Public Health Ethics: Case 4

Case Number: 
4

Childhood Obesity and Parental Responsibility
(From BH509: When Life Makes You Sick: Ethics and the Social Determinants of Health, Erika Blacksher, instructor)

Joe lives with his mother and aunt and her two children, both under age 6, in a small duplex south of Seattle. Average height for his age, Joe is 9 years old and weighs 184 pounds. His two cousins are not obese, but they are overweight. The mothers of the family work a number of jobs to make ends meet. They do not have much money for material things or extra curricular activities, and increasing gang activity in the area has made them reluctant to let the children play on their own in the nearby park and soccer field. What the family does not do in the way of ‘fun’, they make up for with food. The school nurse has brought Joe’s obesity to his mother’s attention twice, each time suggesting several approaches to helping him lose weight. They include buying healthier foods and healthier cooking. Joe’s mom has been slow to take up these practices because the foods are more expensive than what she usually buys, the recipes seem strange to her, and she suspects they will not taste very good to Joe or her niece and nephew, who she often also cooks for. At a recent pediatric check up Joe’s physician cautions the mother that she really needs to get Joe’s weight under control. He is developing elevated blood sugar and has experienced difficulty breathing in his sleep. If she does not take action, he says he might be obligated to alert child protective services.
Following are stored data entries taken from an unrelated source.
--- config.mk ---
export PLATFORM = sky130hd
export DESIGN_NAME = studio2_beeper
export DESIGN_NICKNAME = d
export VERILOG_FILES = /design/src/rtl/studio2_beeper.sv
export SDC_FILE = /design/constraint.sdc
export NUM_CORES = 1
export LEC_CHECK = 0
export ABC_CLOCK_PERIOD_IN_PS = 2000
export BUFFER_PORTS_ARGS = -buffer_cell sky130_fd_sc_hd__clkbuf_2
export CAP_MARGIN = 20
export CORE_UTILIZATION = 50
export CTS_BUF_LIST = sky130_fd_sc_hd__clkbuf_8
export CTS_CLUSTER_SIZE = 16
export DETAILED_ROUTE_END_ITERATION = 12
export PLACE_DENSITY = 0.81
export SYNTH_ARGS = -nofsm -noshare
export SYNTH_HDL_FRONTEND = slang
export SYNTH_SLANG_ARGS = --single-unit
--- constraint.sdc ---
create_clock -name clk_sys -period 2 [get_ports clk_sys]
set_input_delay 0.4 -clock clk_sys [delete_from_list [all_inputs] [get_ports clk_sys]]
set_output_delay 0.4 -clock clk_sys [all_outputs]
set_load 0.01 [all_outputs]
--- src/rtl/studio2_beeper.sv ---
// studio2_beeper: turns the CDP1802 Q pin (Studio II beeper enable) into a
// signed 16-bit PCM square tone at a fixed pitch, sampled every SAMPLE_DIV
// clocks and shaped by an envelope so Q edges do not click.
// Build option: define STUDIO2_BEEPER_RAMP_EN for the attack/release ramp;
// without it the tone is hard-keyed (IDLE <-> SUSTAIN only).
module studio2_beeper #(
   parameter int unsigned HALF_PERIOD = 22579,
   parameter int unsigned SAMPLE_DIV  = 588,
   parameter logic [15:0] AMPLITUDE   = 16'h3FFF,
   parameter logic [15:0] RAMP_STEP   = 16'h0100
) (
   input  logic               clk_sys,
   input  logic               reset_n,
   input  logic               q_in,
   input  logic               mute,
   output logic signed [15:0] audio,
   output logic               sample_strobe,
   output logic               active
);

   localparam int unsigned DIV_W  = (SAMPLE_DIV  > 1) ? $clog2(SAMPLE_DIV)  : 1;
   localparam int unsigned TONE_W = (HALF_PERIOD > 1) ? $clog2(HALF_PERIOD) : 1;
   localparam logic [DIV_W-1:0]  DIV_LAST  = DIV_W'(SAMPLE_DIV - 1);
   localparam logic [TONE_W-1:0] TONE_LAST = TONE_W'(HALF_PERIOD - 1);

   typedef enum logic [1:0] {
      S_IDLE,
      S_ATTACK,
      S_SUSTAIN,
      S_RELEASE
   } state_t;

   // Elaboration-time guards on the parameter ranges the logic relies on
   if (HALF_PERIOD < 2) begin : g_chk_half_period
      $error("studio2_beeper: HALF_PERIOD must be >= 2");
   end
   if (SAMPLE_DIV < 2) begin : g_chk_sample_div
      $error("studio2_beeper: SAMPLE_DIV must be >= 2");
   end
   if (AMPLITUDE > 16'h7FFF) begin : g_chk_amplitude
      $error("studio2_beeper: AMPLITUDE must be <= 16'h7FFF");
   end
   if (RAMP_STEP == 16'h0000) begin : g_chk_ramp_step
      $error("studio2_beeper: RAMP_STEP must be > 0");
   end

   logic [DIV_W-1:0]   r_div;
   logic               r_q;
   state_t             r_state;
   logic [15:0]        r_env;
   logic               r_phase;
   logic [TONE_W-1:0]  r_tone_cnt;
   logic signed [15:0] r_audio;
   logic               r_active;

   logic               w_strobe;
   logic [15:0]        w_env_next;
   state_t             w_state_next;

   assign w_strobe      = (r_div == DIV_LAST);
   assign sample_strobe = w_strobe;
   assign audio         = r_audio;
   assign active        = r_active;

`ifdef STUDIO2_BEEPER_RAMP_EN
   logic [16:0] w_env_up;
   logic [16:0] w_env_dn;
   logic [15:0] w_env_up_sat;
   logic [15:0] w_env_dn_sat;

   // The extra bit catches overshoot above AMPLITUDE and borrow below zero,
   // so the envelope saturates instead of wrapping.
   assign w_env_up     = {1'b0, r_env} + {1'b0, RAMP_STEP};
   assign w_env_dn     = {1'b0, r_env} - {1'b0, RAMP_STEP};
   assign w_env_up_sat = (w_env_up > {1'b0, AMPLITUDE}) ? AMPLITUDE : w_env_up[15:0];
   assign w_env_dn_sat = w_env_dn[16] ? 16'h0000 : w_env_dn[15:0];
`endif

   // Free-running sample divider: 0 .. SAMPLE_DIV-1, strobe on the last count
   // NOTE: sequential state uses non-blocking (<=) so every register samples pre-edge values.
   always_ff @(posedge clk_sys or negedge reset_n) begin
      if (!reset_n) begin
         r_div <= '0;
      end else if (w_strobe) begin
         r_div <= '0;
      end else begin
         r_div <= r_div + DIV_W'(1);
      end
   end

   // Single register stage on Q; every edge decision below looks at r_q
   always_ff @(posedge clk_sys or negedge reset_n) begin
      if (!reset_n) begin
         r_q <= 1'b0;
      end else begin
         r_q <= q_in;
      end
   end

   // Envelope value the current state would apply on a strobe, and next state.
   // A Q change always wins over a same-cycle saturation transition.
   // NOTE: every output gets a default first so no path leaves it unassigned (no latch).
   always_comb begin
      w_env_next   = 16'h0000;
      w_state_next = r_state;
      case (r_state)
`ifdef STUDIO2_BEEPER_RAMP_EN
         S_IDLE: begin
            if (r_q) w_state_next = S_ATTACK;
         end
         S_ATTACK: begin
            w_env_next = w_env_up_sat;
            if (!r_q) begin
               w_state_next = S_RELEASE;
            end else if (w_strobe && (w_env_up_sat == AMPLITUDE)) begin
               w_state_next = S_SUSTAIN;
            end
         end
         S_SUSTAIN: begin
            w_env_next = AMPLITUDE;
            if (!r_q) w_state_next = S_RELEASE;
         end
         S_RELEASE: begin
            w_env_next = w_env_dn_sat;
            if (r_q) begin
               w_state_next = S_ATTACK;
            end else if (w_strobe && (w_env_dn_sat == 16'h0000)) begin
               w_state_next = S_IDLE;
            end
         end
`else
         S_IDLE: begin
            if (r_q) w_state_next = S_SUSTAIN;
         end
         S_SUSTAIN: begin
            w_env_next = AMPLITUDE;
            if (!r_q) w_state_next = S_IDLE;
         end
`endif
         default: begin
            w_state_next = S_IDLE;
         end
      endcase
   end

   // Envelope FSM, tone generator and registered PCM output
   always_ff @(posedge clk_sys or negedge reset_n) begin
      if (!reset_n) begin
         r_state    <= S_IDLE;
         r_active   <= 1'b0;
         r_env      <= 16'h0000;
         r_phase    <= 1'b0;
         r_tone_cnt <= '0;
         r_audio    <= '0;
      end else begin
         // Tone runs only while sounding; a fresh start begins on the positive half.
         if (r_state == S_IDLE) begin
            if (r_q) begin
               r_tone_cnt <= '0;
               r_phase    <= 1'b0;
            end
         end else if (r_tone_cnt == TONE_LAST) begin
            r_tone_cnt <= '0;
            r_phase    <= ~r_phase;
         end else begin
            r_tone_cnt <= r_tone_cnt + TONE_W'(1);
         end

         // Envelope and audio only move on the sample strobe, using the old state's step.
         if (w_strobe) begin
            r_env   <= w_env_next;
            r_audio <= mute    ? 16'sh0000 :
                       r_phase ? (16'h0000 - w_env_next) : w_env_next;
         end

         r_state  <= w_state_next;
         r_active <= (w_state_next != S_IDLE);
      end
   end

endmodule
As childhood obesity has become an epidemic problem in the United States, such cases increasingly are being reported. The rate of childhood obesity has more than tripled in the last three decades with serious short- and long-term health consequences. Obese children are significantly more likely to experience a wide range of poor health outcomes, including type II diabetes, cardiovascular conditions, asthma, sleep disordered breathing, anomalies in foot structure, low self-esteem, depression, and high-risk behaviors. Studies suggest that as many as half of all obese children remain obese as adults, leading to further health risks-elevated risk of heart disease, stroke, diabetes, osteoporosis, lower-body disability, some types of cancer, and premature mortality in general.
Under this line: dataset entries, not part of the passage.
===== src/rtl/uart_pkg.sv =====
// Shared constants, FSM state types and the hex glyph table for the UART/7-segment block.
package uart_pkg;

    localparam int OVERSAMPLE = 16;
    localparam int DATA_BITS  = 8;

    typedef enum logic [1:0] {RX_IDLE, RX_START, RX_DATA, RX_STOP} rx_state_t;
    typedef enum logic [1:0] {TX_IDLE, TX_START, TX_DATA, TX_STOP} tx_state_t;

    // Active-low {g,f,e,d,c,b,a}; entry n at bits [7n+6:7n], glyphs 0-9, A, b, C, d, E, F.
    localparam logic [15:0][6:0] SEG_TABLE = {
        7'h0E, 7'h06, 7'h21, 7'h46, 7'h03, 7'h08, 7'h10, 7'h00,
        7'h78, 7'h02, 7'h12, 7'h19, 7'h30, 7'h24, 7'h79, 7'h40
    };

    function automatic logic [6:0] hex_to_seg(input logic [3:0] nibble);
        return SEG_TABLE[nibble];
    endfunction

endpackage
Public health leaders emphasize structural and environmental interventions to remedy the U.S. obesity epidemic, but even they acknowledge the role parents play in contributing to children’s healthfulness, including normal weight (Frieden et al. 2010). Increasingly, state intervention in severe cases of childhood obesity is being called for under certain circumstances (Murtagh, Ludwig 2011).

Are clinicians obligated to report parents of obese children to child protective services?

Case Discussion: 

Although parents have significant discretion to rear their children according to their own values and practices, society may justifiably intervene when it deems parental behaviors expose their children to serious harm. This “harm principle,” discussed above, is often appealed to as the basis for intervention (Murtagh, Ludwig2011). There have been legal cases in which a child has been removed from the home in cases where parental practices are judged to have contributed severe morbid obesity, in states that include California, Indiana, Iowa, New Mexico, and New York. Similar cases have also been reported in the United Kingdom. Commentators on the subject, however, urge caution, as removing a child from the home can seriously harm a child in other ways (Black et al. 2011). Commentators encourage using intermediate options, such as in home support services, parent training, and financial assistance, and seeking a second medical opinion before any action is taken.